While many Americans have turned to prayer as the coronavirus death toll mounts, these religious leaders have gone much further, promising that they can physically cure the disease. As the public scrambles for information on the illness, these religious leaders have claimed they can solve it themselves—with one even claiming he’ll cure the entire state of Florida.
Texas minister Kenneth Copeland, who visited the White House in 2018 for a dinner for evangelical leaders, claims to have a novel delivery method for a coronavirus cure: television screens.
Appearing on the Victory Channel, which his church operates, Copeland claimed on March 12 to heal coronavirus-infected viewers who touched their TVs.
“Put your hand on that television set,” Copeland told his viewers. “Hallelujah. Thank you, Lord Jesus. He received your healing.”

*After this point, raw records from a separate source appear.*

$ cat src/rtl/pirq_cfg_regs.sv
`timescale 1ns/1ps
module pirq_cfg_regs
    import pirq_route_pkg::*;
(
    input  logic              clk,
    input  logic              rst,
    input  logic [BYTE_W-1:0] addr,
    input  logic [BYTE_W-1:0] wdata,
    input  logic              we,
    output logic [BYTE_W-1:0] rdata,
    output route_cfg_t        cfg
);
    cfg_sel_e sel;

    assign sel = decode_addr(addr);

    always_ff @(posedge clk) begin
        if (rst) begin
            cfg <= '0;
        end else if (we) begin
            case (sel)
                SEL_A:   cfg.rt_a  <= wdata;
                SEL_BC:  cfg.rt_bc <= wdata;
                SEL_D:   cfg.rt_d  <= wdata;
                default: ;
            endcase
        end
    end

    always_comb begin
        case (sel)
            SEL_A:   rdata = cfg.rt_a;
            SEL_BC:  rdata = cfg.rt_bc;
            SEL_D:   rdata = cfg.rt_d;
            default: rdata = '0;
        endcase
    end
endmodule

$ cat src/rtl/pirq_pin_decode.sv
`timescale 1ns/1ps
module pirq_pin_decode #(
    parameter int LINES = 16,
    localparam int CW   = $clog2(LINES)
) (
    input  logic [CW-1:0]    code,
    input  logic             level,
    output logic [LINES-1:0] hit
);
    for (genvar k = 0; k < LINES; k++) begin : g_line
        assign hit[k] = level && (code == CW'(k));
    end
endmodule
**src/rtl/fbw_pkg.sv**
```systemverilog
package fbw_pkg;
  // Width of one NAND compaction group
  localparam int unsigned GROUP_W = 4;

  // Observation path selector values
  typedef enum logic {
    OBS_TREE  = 1'b0,
    OBS_CHAIN = 1'b1
  } obs_sel_e;

  function automatic int unsigned num_groups(input int unsigned nets);
    return (nets + GROUP_W - 1) / GROUP_W;
  endfunction
endpackage

```
**src/rtl/fb_ctl_points.sv**
```systemverilog
module fb_ctl_points #(
  parameter int unsigned NUM_FB = 6
) (
  input  logic [NUM_FB-1:0] fb_in,
  input  logic [NUM_FB-1:0] tc,
  output logic [NUM_FB-1:0] fb_out
);
  // One XOR control point per feedback line
  for (genvar i = 0; i < NUM_FB; i++) begin : g_cp
    assign fb_out[i] = fb_in[i] ^ tc[i];
  end
endmodule

```
**src/rtl/obs_xor_tree.sv**
```systemverilog
module obs_xor_tree #(
  parameter int unsigned N = 10
) (
  input  logic [N-1:0] leaves,
  output logic         root
);
  localparam int unsigned DEPTH = $clog2(N);
  localparam int unsigned PADN  = 1 << DEPTH;

  // Heap-ordered node array: node n has children 2n and 2n+1
  logic [2*PADN-1:0] nd;

  assign nd[0] = 1'b0;

  for (genvar i = 0; i < PADN; i++) begin : g_leaf
    if (i < N) begin : g_real
      assign nd[PADN+i] = leaves[i];
    end else begin : g_pad
      assign nd[PADN+i] = 1'b0;
    end
  end

  for (genvar n = 1; n < PADN; n++) begin : g_node
    assign nd[n] = nd[2*n] ^ nd[2*n+1];
  end

  assign root = nd[1];
endmodule

```
**src/rtl/nand_obs_chain.sv**
```systemverilog
module nand_obs_chain
  import fbw_pkg::*;
#(
  parameter int unsigned N = 10
) (
  input  logic                     clk,
  input  logic                     rst,
  input  logic                     enable,
  input  logic                     shift,
  input  logic                     sin,
  input  logic [N-1:0]             nets,
  output logic [num_groups(N)-1:0] chain_q
);
  localparam int unsigned NG   = num_groups(N);
  localparam int unsigned PADW = NG * GROUP_W;

  logic [PADW-1:0] padded;
  logic [NG-1:0]   grp_nand;
  logic [NG:0]     shl;

  if (PADW > N) begin : g_pad
    assign padded = {{(PADW-N){1'b1}}, nets};
  end else begin : g_nopad
    assign padded = nets;
  end

  for (genvar g = 0; g < NG; g++) begin : g_grp
    assign grp_nand[g] = ~&padded[g*GROUP_W +: GROUP_W];
  end

  assign shl = {chain_q, sin};

  always_ff @(posedge clk) begin
    if (rst) begin
      chain_q <= '0;
    end else if (enable) begin
      if (shift) chain_q <= shl[NG-1:0];
      else       chain_q <= grp_nand;
    end
  end
endmodule

```
**src/rtl/fb_testpoint_wrap.sv**
```systemverilog
module fb_testpoint_wrap
  import fbw_pkg::*;
#(
  parameter int unsigned NUM_FB  = 6,
  parameter int unsigned NUM_OBS = 10
) (
  input  logic               clk,
  input  logic               rst,
  input  logic [NUM_FB-1:0]  fb_in,
  input  logic [NUM_FB-1:0]  tc,
  output logic [NUM_FB-1:0]  fb_out,
  input  logic [NUM_OBS-1:0] obs_nets,
  input  logic               obs_mode,
  input  logic               scan_en,
  input  logic               scan_in,
  output logic               obs_out
);
  localparam int unsigned NUM_GRP = num_groups(NUM_OBS);

  obs_sel_e           sel;
  logic               tree_root;
  logic               par_q;
  logic [NUM_GRP-1:0] chain_q;

  assign sel = obs_sel_e'(obs_mode);

  fb_ctl_points #(.NUM_FB(NUM_FB)) u_cp (
    .fb_in  (fb_in),
    .tc     (tc),
    .fb_out (fb_out)
  );

  obs_xor_tree #(.N(NUM_OBS)) u_tree (
    .leaves (obs_nets),
    .root   (tree_root)
  );

  always_ff @(posedge clk) begin
    if (rst) par_q <= 1'b0;
    else     par_q <= tree_root;
  end

  nand_obs_chain #(.N(NUM_OBS)) u_chain (
    .clk     (clk),
    .rst     (rst),
    .enable  (sel == OBS_CHAIN),
    .shift   (scan_en),
    .sin     (scan_in),
    .nets    (obs_nets),
    .chain_q (chain_q)
  );

  assign obs_out = (sel == OBS_CHAIN) ? chain_q[NUM_GRP-1] : par_q;
endmodule

```
File: src/rtl/shload_pkg.sv
package shload_pkg;
  typedef enum logic [1:0] {OP_HOLD = 2'b00, OP_LOAD = 2'b01, OP_SHIFT = 2'b10} op_e;

  function automatic logic odd_parity(input logic [63:0] v, input int unsigned w);
    logic p;
    p = 1'b0;
    for (int unsigned i = 0; i < 64; i++)
      if (i < w) p = p ^ v[i];
    return p;
  endfunction
endpackage

File: src/rtl/shload_next.sv
module shload_next #(
  parameter int WIDTH = 64
) (
  input  logic [WIDTH-1:0] cur,
  input  logic [WIDTH-1:0] d_in,
  input  logic             do_load,
  input  logic             do_shift,
  output logic [WIDTH-1:0] nxt
);
  // Both-high is a don't-care: shift takes priority, so no decode of the pair is needed.
  for (genvar i = 0; i < WIDTH; i++) begin : g_cell
    logic from_below;
    if (i == 0) begin : g_lsb
      assign from_below = 1'b0;
    end else begin : g_mid
      assign from_below = cur[i-1];
    end
    assign nxt[i] = do_shift ? from_below : (do_load ? d_in[i] : cur[i]);
  end
endmodule

File: src/rtl/shload_status.sv
module shload_status #(
  parameter int WIDTH = 64
) (
  input  logic [WIDTH-1:0] val,
  output logic             odd,
  output logic             zero
);
  assign odd  = ^val;
  assign zero = ~|val;
endmodule

File: src/rtl/shload_reg.sv
module shload_reg #(
  parameter int WIDTH = 64
) (
  input  logic             clk,
  input  logic             clr_n,
  input  logic             do_load,
  input  logic             do_shift,
  input  logic [WIDTH-1:0] d_in,
  output logic [WIDTH-1:0] q,
  output logic             par_odd,
  output logic             all_zero
);
  import shload_pkg::*;
  localparam logic [WIDTH-1:0] ZERO_W = '0;

  logic [WIDTH-1:0] q_next;
  op_e              cmd;

  assign cmd = do_shift ? OP_SHIFT : (do_load ? OP_LOAD : OP_HOLD);

  shload_next #(.WIDTH(WIDTH)) u_next (
    .cur(q), .d_in(d_in), .do_load(do_load), .do_shift(do_shift), .nxt(q_next)
  );

  always_ff @(posedge clk or negedge clr_n) begin
    if (!clr_n) q <= ZERO_W;
    else        q <= q_next;
  end

  shload_status #(.WIDTH(WIDTH)) u_stat (.val(q), .odd(par_odd), .zero(all_zero));

  // Checks sampled at the clock edge, disabled during clear.
  assert_cleared_R1: assert property (@(posedge clk) !clr_n |-> (q == ZERO_W));
  assert_hold_R2: assert property (@(posedge clk) disable iff (!clr_n)
    (cmd == OP_HOLD) |=> $stable(q));
  assert_load_R3: assert property (@(posedge clk) disable iff (!clr_n)
    (cmd == OP_LOAD) |=> (q == $past(d_in)));
  assert_shift_R4: assert property (@(posedge clk) disable iff (!clr_n)
    (cmd == OP_SHIFT) |=> (q == {$past(q[WIDTH-2:0]), 1'b0}));
  assert_parity_R5: assert property (@(posedge clk) disable iff (!clr_n)
    par_odd == odd_parity(64'(q), WIDTH));
  assert_zero_R6: assert property (@(posedge clk) disable iff (!clr_n)
    all_zero == ($countones(q) == 0));
  assert_flags_stable_R7: assert property (@(posedge clk) disable iff (!clr_n)
    $stable(q) |-> ($stable(par_odd) && $stable(all_zero)));
endmodule

File: config.mk
export PLATFORM = sky130hd
export DESIGN_NAME = shload_reg
export DESIGN_NICKNAME = d
export VERILOG_FILES = /design/src/rtl/shload_pkg.sv /design/src/rtl/shload_next.sv /design/src/rtl/shload_status.sv /design/src/rtl/shload_reg.sv
export SDC_FILE = /design/constraint.sdc
export NUM_CORES = 1
export LEC_CHECK = 0
export ABC_AREA = 1
export BUFFER_PORTS_ARGS = -buffer_cell sky130_fd_sc_hd__buf_2
export CORE_MARGIN = 3
export CORE_UTILIZATION = 30
export CTS_CLUSTER_SIZE = 10
export DETAILED_ROUTE_END_ITERATION = 10
export PLACE_DENSITY = 0.47
export SYNTH_ARGS = -nofsm -noshare
export SYNTH_HDL_FRONTEND = slang
export SYNTH_HIERARCHICAL = 1
export SYNTH_SLANG_ARGS = --single-unit
File: constraint.sdc
create_clock -name clk -period 5.4 [get_ports clk]
set_clock_uncertainty 0.05 [all_clocks]
set_input_delay 1.35 -clock clk [delete_from_list [all_inputs] [get_ports clk]]
set_output_delay 1.35 -clock clk [all_outputs]
set_load 0.03 [all_outputs]
==> impl_metrics.toml, run 1 <==
[status]
status = "completed"

[placed_design]
gp_congestion = 0.7215
io_buffers = 133
dp_hpwl_um = 9705

[power]
p_per_area_mw_per_mm2 = 336.6
max-vdd-ir-drop_mv = 0.1541
p_leak_nw = 4.194

[sta]
fin_crit_ps = 3508
slew_headroom_pct = 41.56
hold_viol = 0
rsz0062_at_grt = "false"
final-setup-viol-count = 0
min_period_over_period_pct = 64.96
fmaxAchievable_ghz = 0.2851
worst_slew_pin_slew_ps = 876.5
setup_tns_ps = 0
drv_slew = 0

[route]
ant_nets = 0
drc_errors = 0
drt-initial-drc-count = 155
routed_wl_um = 13760
vias = 4958
first_pass_iters = 5
via_per_inst = 4.101
wl_per_cell_um = 11.38

[cts]
cts-buffers-inserted = 9
path_clk_slew_ps = 50
clock_sinks = 64
root_buffer = "clkbuf_16"
cts_resized = 0
htree_levels = 3
post_cts_buffers = 0
insertion_delay_ps = 330
cts_tree = "built"
postCtsHoldBufs = 0
cts.path.max_buffers = 2

[yosys]
synth_cells = 863
netlist.area_leader.share_pct = 31.34
synth_area_leaders = "dfrtp_1 (31%), nand2_1 (30%), inv_1 (17%), ha_1 (7.8%), nand3_1 (6.4%)"
synth_top_area_cell = "dfrtp_1"
ys_seq_area_share_pct = 31.34
synth_seq_cells = 64
ys_warn_count = 6
synth_fp_nets = 963
synth_cell_types = 18
avgSynthCellArea_sq_um = 5.921
syn_area_sq_mm = 0.005110

[global_route]
grt_busiest_layer = "met2"
grt_pass1_vias = 4634
grt_pass1_wl_um = 22440
grtUsageMet2_pct = 25.68
use_met1_pct = 18.88
grt.total_usage_pct = 15.07
gr-total-overflow = 0
antenna_found_initial = 0
grt_max_degree = 65
met3_usage_pct = 3.787

[worst_setup_path]
r2r_cells = 4
cp.arrival_ps = 2110
cp-startpoint = "q[48]"
worst-endpoint-required_ps = 4000
crit_type = "reg2out"
cp_cell_sequence = "inv_1 -> ha_1 -> nand2_1 -> inv_1 -> nor2_1 -> nand2_1 -> nand2_1 -> nand2_1 -> nand2_1 -> nand2_1 -> nand2_1 -> nand2_1 -> nand2_1 -> buf_2"
r2r-start = "q[1]"
crit_path_start_kind = "flip-flop"
crit_top_cell = "nand2_1"
r2r_end = "q[1]"
endpoint_kind = "output pin"
crit_fanout = 5
critPathMaxStageDelay_ps = 390
reg2reg_slack_ps = 4520
slowest_stage = "dfrtp_1"

[floorplan]
die_width_um = 136.5
core_sq_mm = 0.01664
start_util_pct = 30.70
rows = 47
die_h_um = 136.5
die-area_sq_mm = 0.01864
ios = 134

[finish]
final_common_cell = "nand2_1"
area_delta_synth_final_pct = 21.62
nets = 1084
fin_util_pct = 37.34
fillers = 1878
regArea_sq_mm = 0.001602
largest_reg_flops = 64
drive_above_1_share_pct = 16.48
multi_input_area_sq_mm = 0.002459
largestRegisters = "q x64"
regMostFlops = "q"
diodes = 0
layout_common_cells = "nand2_1 (403), inv_1 (225), buf_2 (132)"

[min_path]
hold_end = "q[26]"
worstHoldPathType = "reg2reg"
min_path_cells = 2
hold_start = "q[25]"

[run]
drv_cap = 0
cells in the mapped netlist:
cell / instances
xnor2_1: 4
nand4_1: 8
nor2_2: 4
buf_6: 3
dfrtp_1: 64
nand2_2: 3
nor2_1: 18
nor4_1: 2
ha_1: 32
inv_1: 225
inv_2: 6
nand2_1: 403
buf_2: 12
nand3_1: 65
buf_4: 11
inv_4: 1
o21ai_0: 1
and2_1: 1
how the worst max path moves through the flow:
stage,to,cells past startpoint,slack (ps)
5_1_grt,par_odd,12,1680
3_5_place_dp,par_odd,14,2250
2_1_floorplan,par_odd,13,2270
4_1_cts,par_odd,14,1880
3_3_place_gp,par_odd,14,2240
6_report,par_odd,14,1890
metrics by stage:
step           hold WS (ps)  power (mW)  instance area, sq um  cells  setup WS (ps)
3_3_place_gp          466.3       1.474                  5899   1193           2239
6_report              469.6       2.092                  6215   1209           1892
2_1_floorplan         614.6       1.252                  5110    863           2273
3_5_place_dp          461.4       1.479                  5899   1193           2247
5_1_grt               500.9       2.279                  6215   1209           1677
4_1_cts               474.6       2.132                  6215   1209           1876
report_power, final:
group / internal, mW / switching, mW
clock: 0.417 / 0.215
combinational: 0.291 / 0.569
sequential: 0.538 / 0.0622
total: 1.25 / 0.846
worst max-delay path: cells and delay by family, from the launching register on:
family | cells | cell delay (ps)
AND/OR/NAND/NOR | 10 | 710
buffers and inverters | 3 | 310
adder cells (fa/ha/maj) | 1 | 350
flip-flops | 1 | 390
final cells by class:
cell class	count	area share, %
clock buffers	13	4.027
inverters	232	14.05
well taps	220	4.429
multi-input cells	541	39.56
repair buffers	136	11.11
clock inverters	3	1.047
flip-flops and latches	64	25.77
metal layers:
metal | up-vias | share of wire [%] | wire length (um)
li1 | 2715 | - | -
met1 | 2146 | 46 | 6382
met2 | 85 | 47 | 6532
met3 | 12 | 4.8 | 667
met4 | 0 | 1.3 | 177
met5 | - | 0 | 0
logic make-up after synthesis:
logic type	share of synthesized area (%)
flip-flops	31.34
AO/OA/AOI/OAI	0.09785
XOR/XNOR	0.6855
adder cells (fa/ha/maj)	7.835
buffers and inverters	20.54
AND/OR/NAND/NOR	39.50
No activity file was read; power rests on OpenSTA's default activity.
==> run 2, diff against run 1 <==
--- a/config.mk
+++ b/config.mk
@@ -11,7 +11,7 @@
 export CORE_UTILIZATION = 30
 export CTS_CLUSTER_SIZE = 10
 export DETAILED_ROUTE_END_ITERATION = 10
-export PLACE_DENSITY = 0.47
+export PLACE_DENSITY = 0.49
 export SYNTH_ARGS = -nofsm -noshare
 export SYNTH_HDL_FRONTEND = slang
 export SYNTH_HIERARCHICAL = 1
==> constraint.sdc (replaced) <==
create_clock -name clk -period 2.9 [get_ports clk]
set_clock_uncertainty 0.05 [all_clocks]
set_input_delay 0.725 -clock clk [delete_from_list [all_inputs] [get_ports clk]]
set_output_delay 0.725 -clock clk [all_outputs]
set_load 0.03 [all_outputs]
==> run 2 against run 1 <==
Net effect: critical path depth shrank 8; non-clock buffer count grew 55; clock power grew 50%; global-route usage grew 0.19 points; sequential power grew 82%; count of clock-buffer cells in the layout grew 1; worst setup slack lost 1800 ps; combinational power grew 130%; sequential share of layout area shrank 2.9 points; critical path type unchanged.
==> impl_metrics.toml, run 2 (synthesis results as in run 1) <==
[worst_setup_path]
crit_path_start_kind = "flip-flop"
crit_fanout = 4
cp.arrival_ps = 2030
endpoint_kind = "output pin"
crit_type = "reg2out"
worst-endpoint-required_ps = 2120

[sta]
worst_slew_pin_slew_ps = 854.4
fin_hold_ws_ps = 444.9
hold_viol = 0
setup_tns_ps = 0
drv_slew = 0
final-setup-viol-count = 0
fmaxAchievable_ghz = 0.3570
slew_headroom_pct = 43.04
min_period_over_period_pct = 96.60
setup_ws_ps = 98.54
fin_crit_ps = 2801

[finish]
regMostFlops = "q"
largestRegisters = "q x64"
diodes = 0
fin_util_pct = 42.18
largest_reg_flops = 64
fin_area_sq_mm = 0.007019
area_delta_synth_final_pct = 37.37
final_common_cell = "nand2_1"
nets = 1139
layout_common_cells = "nand2_1 (398), inv_1 (212), buf_2 (131)"
drive_above_1_share_pct = 25.79

[route]
vias = 5220
ant_nets = 0
via_per_inst = 4.133
drc_errors = 0
first_pass_iters = 4
routed_wl_um = 14440
wl_per_cell_um = 11.43
drt-initial-drc-count = 270

[global_route]
grt.total_usage_pct = 15.26
antenna_found_initial = 0
grt_max_degree = 65
grt_pass1_vias = 4656
grt_pass1_wl_um = 22460
gr-total-overflow = 0

[power]
p_per_area_mw_per_mm2 = 575.5
p_leak_nw = 4.462
max-vdd-ir-drop_mv = 0.3129

[placed_design]
dp_hpwl_um = 9626
dpl_cell_area_sq_mm = 0.005939
io_buffers = 133
gp_congestion = 0.7495
pre_cts_slack_ps = 311.7

[cts]
clock_sinks = 64
postCtsHoldBufs = 0
root_buffer = "clkbuf_16"
insertion_delay_ps = 330
cts.path.max_buffers = 2
path_clk_slew_ps = 50
cts-buffers-inserted = 9
htree_levels = 3
cts_tree = "built"

[floorplan]
die-area_sq_mm = 0.01864
die_h_um = 136.5
start_util_pct = 30.70
core_sq_mm = 0.01664
rows = 47
ios = 134
die_width_um = 136.5

[run]
drv_cap = 0

[status]
status = "completed"

[min_path]
worstHoldPathType = "reg2reg"
-- run 2: repair_timing --
item	CTS	global route
buffers inserted	4	49
pin swaps	0	2
cloned	0	0
endpoints found under the setup margin	1	2
resized for setup	3	54
-- run 2: cell type report --
type	instances	area, sq um
clock inverters	1	5.005
inverters	232	873.3
clock buffers	14	244.0
repair buffers	191	1135
multi-input cells	541	2884
fillers	1818	9623
flip-flops and latches	64	1603
well taps	220	275.3
-- run 2: report_power, final --
group	leakage, nW	switching (mW)	internal [mW]	total (mW)
Combinational	3.57	1.20	0.803	2.00
Clock	0.121	0.376	0.573	0.949
Sequential	0.773	0.0867	1.00	1.09
Total	4.46	1.66	2.38	4.04
-- run 2: metrics by stage --
| stage | std cells | power, mW |
|---|---|---|
| global route | 1263 | 4.402 |
| floorplan | 863 | 2.330 |
| detailed placement | 1195 | 2.757 |
| global placement | 1195 | 2.746 |
| CTS | 1214 | 3.771 |
| finish | 1263 | 4.039 |
-- run 2: metal layers --
layer  track usage (%)  wire length, um
met4             5.711              277
met3             2.794              627
met5                 0                0
met1             19.14             6562
met2             26.10             6970
-- run 2: worst max-delay path: stages, from the launching register on --
cell	delay, ps
dfrtp_1	410
inv_1	100
ha_4	120
nand4_1	140
nor4_1	500
and2_1	210
buf_2	200
-- run 2: path summary, 6_finish.rpt --
path,from,endpoint,slack [ps],cells past startpoint
min in group asynchronous,clr_n,q[33],450,1
max,q[33],all_zero,100,6
max in group asynchronous,clr_n,q[2],1750,1
min reg2reg,q[24],q[25],440,2
min,q[24],q[25],440,2
max reg2reg,q[36],q[36],1880,6
==> run 3, diff against run 2 <==
--- a/config.mk
+++ b/config.mk
@@ -6,10 +6,10 @@
 export NUM_CORES = 1
 export LEC_CHECK = 0
 export ABC_AREA = 1
-export BUFFER_PORTS_ARGS = -buffer_cell sky130_fd_sc_hd__buf_2
+export BUFFER_PORTS_ARGS = -buffer_cell sky130_fd_sc_hd__buf_4
 export CORE_MARGIN = 3
 export CORE_UTILIZATION = 30
-export CTS_CLUSTER_SIZE = 10
+export CTS_CLUSTER_SIZE = 8
 export DETAILED_ROUTE_END_ITERATION = 10
 export PLACE_DENSITY = 0.49
 export SYNTH_ARGS = -nofsm -noshare
==> run 3 against run 2 <==
Net effect: wire length increased by 4.8%; highest routed layer unchanged; worst setup slack improved by 72 ps; critical path depth is 8 higher; largest cell class unchanged; global-route usage up 0.56 points; sequential cell count unchanged; count of clock-buffer cells in the layout decreased by 1.
==> impl_metrics.toml, run 3 (synthesis results as in run 1) <==
[floorplan]
die-area_sq_mm = 0.01864
start_util_pct = 30.70
die_width_um = 136.5
ios = 134
core_sq_mm = 0.01664
rows = 47
die_h_um = 136.5

[finish]
area_delta_synth_final_pct = 47.45
layout_common_cells = "nand2_1 (390), inv_1 (208), buf_4 (203)"
final_common_cell = "nand2_1"
regMostFlops = "q"
largest_reg_flops = 64
fillers = 1757
diodes = 0
nets = 1154
largestRegisters = "q x64"
drive_above_1_share_pct = 28.42

[worst_setup_path]
r2r_cells = 6
cp.arrival_ps = 1950
crit_type = "reg2out"
endpoint_kind = "output pin"
slowest_stage = "dfrtp_1"
cp_cell_sequence = "inv_2 -> ha_4 -> inv_1 -> nand2_1 -> nand2_1 -> nand2_1 -> nand2_2 -> nand2_1 -> nand2_1 -> nand2_1 -> nand2_1 -> nand2_1 -> nand2_2 -> buf_6"
crit_fanout = 3
crit_top_cell = "nand2_1"
critPathMaxStageDelay_ps = 410
crit_path_start_kind = "flip-flop"
worst-endpoint-required_ps = 2120

[status]
status = "completed"

[sta]
fin_crit_ps = 2729
worst_slew_pin_slew_ps = 876.0
min_period_over_period_pct = 94.10
final-setup-viol-count = 0
drv_slew = 0
hold_viol = 0
slew_headroom_pct = 41.60
fmaxAchievable_ghz = 0.3664
setup_ws_ps = 171.0

[route]
first_pass_iters = 4
ant_nets = 0
vias = 5314
drt-initial-drc-count = 220
via_per_inst = 4.155
drc_errors = 0
wl_per_cell_um = 11.83
routed_wl_um = 15130

[global_route]
gr-total-overflow = 0
grt_max_degree = 65
antenna_found_initial = 0
grt_pass1_wl_um = 23520
grt_pass1_vias = 4826
grt.total_usage_pct = 15.83

[cts]
path_clk_slew_ps = 50
cts_tree = "built"
root_buffer = "clkbuf_16"
insertion_delay_ps = 330
clock_sinks = 64
cts.path.max_buffers = 2
cts-buffers-inserted = 9
htree_levels = 3

[placed_design]
io_buffers = 133
gp_congestion = 0.7590
pre_cts_slack_ps = 348.2
dp_hpwl_um = 10440

[power]
max-vdd-ir-drop_mv = 0.2963
p_leak_nw = 4.664
power_mw = 4.367
p_per_area_mw_per_mm2 = 579.6

[run]
drv_cap = 0

[min_path]
worstHoldPathType = "in2async"
[run 3: cell count changes in the layout (fill, tap and decap cells not counted), sizes merged]
cell and change:
buf +15, bufinv +1, clkbuf -1, clkinv +1
[run 3: layer usage]
metal / wire (um) / share of wire, % / global-route usage, % / vias to the layer above
met3: 625 / 4.1 / 2.721 / 11
met2: 7451 / 49 / 27.16 / 91
met5: 0 / 0 / 0 / -
met4: 197 / 1.3 / 4.871 / 0
met1: 6855 / 45 / 20.30 / 2358
li1: - / - / - / 2854
[run 3: path summary, 6_finish.rpt]
kind | slack (ps) | startpoint | endpoint
max reg2reg | 1890 | q[36] | q[36]
max | 170 | q[32] | par_odd
min in group clk | 450 | q[48] | q[49]
min reg2reg | 450 | q[48] | q[49]
max in group asynchronous | 1760 | clr_n | q[40]
min | 440 | clr_n | q[36]
[run 3: timing repair]
item / CTS / global route
gates resized for setup: 1 / 68
endpoints found under the setup margin: 1 / 1
hold buffers: 0 / 0
pin swaps: 0 / 9
buffers inserted: 20 / 44
gates cloned: 0 / 0
[run 3: power breakdown]
| part | switching (mW) | internal (mW) | total (mW) | leakage [nW] |
|---|---|---|---|---|
| Clock | 0.401 | 0.710 | 1.11 | 0.150 |
| Sequential | 0.0817 | 1.00 | 1.08 | 0.774 |
| Combinational | 1.24 | 0.928 | 2.17 | 3.74 |
[run 3: final cells by class]
type,count,area (sq um),share of cell area [%]
Multi-Input combinational cell,541,2909,38.61
Sequential cell,64,1602,21.26
Timing Repair Buffer,206,1575,20.91
Inverter,232,873.3,11.59
Tap cell,220,275.3,3.653
Clock buffer,13,260.3,3.454
Clock inverter,3,40.04,0.5314
[run 3: critical path: cells and delay by family (launching register included)]
kind                     cells  cell delay, ps
adder cells (fa/ha/maj)      1             200
buffers and inverters        3             280
flip-flops                   1             410
AND/OR/NAND/NOR             10             720
[run 3: stage by stage]
step / instances / util (%) / TNS (ps) / area [sq um] / hold slack [ps]
final: 1279 / 45.27 / 0 / 7535 / 438.3
after global placement: 1199 / 37.85 / 0 / 6300 / 465.3
after floorplan: 863 / - / 0 / 5110 / 379.4
after CTS: 1235 / 40.58 / 0 / 6754 / 481.6
after detailed placement: 1199 / 37.85 / 0 / 6300 / 468.4
after global routing: 1279 / 45.27 / -13.16 / 7535 / 484.6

A few days later, he said God had told him the pandemic would soon be over, as Christians praying all over the country had “overwhelmed it.” While Christians would save the country, he said, it was the president’s critics who “opened the door” to the pandemic with their “displays of hate” that had interfered with “divine protection.”
Copeland isn’t the only Trump-supporting pastor promoting the idea that the coronavirus can be healed through religion.
The coronavirus poses a conundrum for many evangelical pastors because healing is a key part of their appeal, according to Peter Montgomery, a senior fellow at Right Wing Watch. After decades of promoting themselves as healers, they now face a global pandemic.
“For those people and those leaders, being able to miraculously heal people is sort of central to their religious identity,” Montgomery said.
That group includes Pastor Frank Amedia, founder of Touch Heaven Ministries and the POTUS Shield Ministry, and a former “liaison for Christian policy” to President Donald Trump’s 2016 campaign.
On Feb. 17, Amedia told stories of “supernatural healings” in virus-wracked China—and repeated conspiracy theories about the virus’ origin—during an appearance on the podcast of Stephen Strang, an evangelical publisher who has written multiple books in support of the president, including God and Donald Trump.
“We have reports of Christians being healed of this virus by the power of God and the healing of God,” Amedia said.
Apostle Guillermo Maldonado has both visited the White House and hosted Trump at his massive El Rey Jesús church, where the president kicked off his “Evangelicals for Trump” campaign in January. In a recording posted to his YouTube channel on March 17, Maldonado declared that he had ordered the virus to “dissolve, disintegrate, die in Jesus’ mighty name” and told those infected to “be healed in Jesus’ mighty name.”
“I curse that virus from the root and from the seed, in Jesus’ mighty name, right now,” Maldonado said. “Disintegrate, dissolve like the dust, in Jesus’ mighty name.”
Another Trump ally, Pastor Rodney Howard-Browne, vowed to cure the entire state of Florida of coronavirus. Howard-Browne, who was among the evangelical leaders who laid hands on the president in an Oval Office ceremony in 2017, claimed in February he would cure the state.
More recently, he encouraged his congregation to shake hands at March 15 services, claiming “this has to be the safest place.” He vowed in the same sermon that “this church will never close.”
Like Howard-Browne, other pastors resisted calls to shutter their churches. Maldonado initially refused calls to close his church, claiming that the idea of shutting down to avoid spreading the disease was a “demonic spirit.” But on Wednesday, Maldonado relented and announced that his church would be closed for in-person events.
“On Sunday, he was literally mocking from the pulpit people who stayed home,” Montgomery said. “I don’t know how you walk that back.”